I have heard of sentiment analysis before taking this class and working on our project, but I have never heard of MonkeyLearn. It seems to have a bunch of other analysis models that I bet could be useful for our group or others in this class!
Have you ever used SpaCy? It’s another library similar to nltk but written in C so a lot faster.
James, this is Henry (from class).
I like what you’ve done here- it has left me thinking… what kinds of text do you think are most appropriate for sentiment analysis? I imagine the distinction between objective and subjective text could be an important factor. Or do you think the beauty of sentiment analysis is that it can extract textual tones from objective text, too?
Another thing that is important to consider is the algorithm that Monkey Learn uses. Are there biases? Is the documentation publicly available?
This is a cool tool! I used it to do a sentiment analysis on my group’s final project proposal, and it turned out to be 99.3% positive!
This is a good tutorial, you guided us in what to do and warned us about things we didn’t need to do. It was interesting, and I found out that my math class syllabus has a 71.5% positivity rate (so Austin is beating my math prof by a tiny bit!).
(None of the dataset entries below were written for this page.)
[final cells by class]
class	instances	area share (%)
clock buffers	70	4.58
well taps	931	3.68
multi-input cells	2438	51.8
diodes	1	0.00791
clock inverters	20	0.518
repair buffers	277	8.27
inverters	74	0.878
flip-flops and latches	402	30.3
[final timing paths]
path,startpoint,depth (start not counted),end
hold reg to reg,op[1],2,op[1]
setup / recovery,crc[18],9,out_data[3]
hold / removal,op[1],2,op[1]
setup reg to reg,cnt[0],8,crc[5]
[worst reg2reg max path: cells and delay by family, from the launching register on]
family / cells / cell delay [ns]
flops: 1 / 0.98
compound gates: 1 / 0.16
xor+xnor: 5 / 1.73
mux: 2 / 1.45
As for things that I think you could improve, you have one part that says “click here” but is not linked anywhere in the creating your account step. When I signed up I was asked why I needed to analyze texts, which I know see that it had nothing to do with the analysis at the end, but I would’ve liked to know that because I didn’t know what I was supposed to answer at first. Finally, I think you could add like one more line saying like [0,30) positivity means this, or [90,100] means that. So we can interpret our result better.
Maybe I’m just jumping on the bandwagon here with completing this tutorial, but I think sentiment analysis is a really neat tool and has applications in the conversation of accessibility in the digital humanities. For some, picking up sentiment and the thoughts behind a written post can be difficult to discern, so using this simple, pre-made model can aid individuals in understanding the information they’ve received and also ensuring that their messages and information are tonally and sentimentally what they intend to communicate.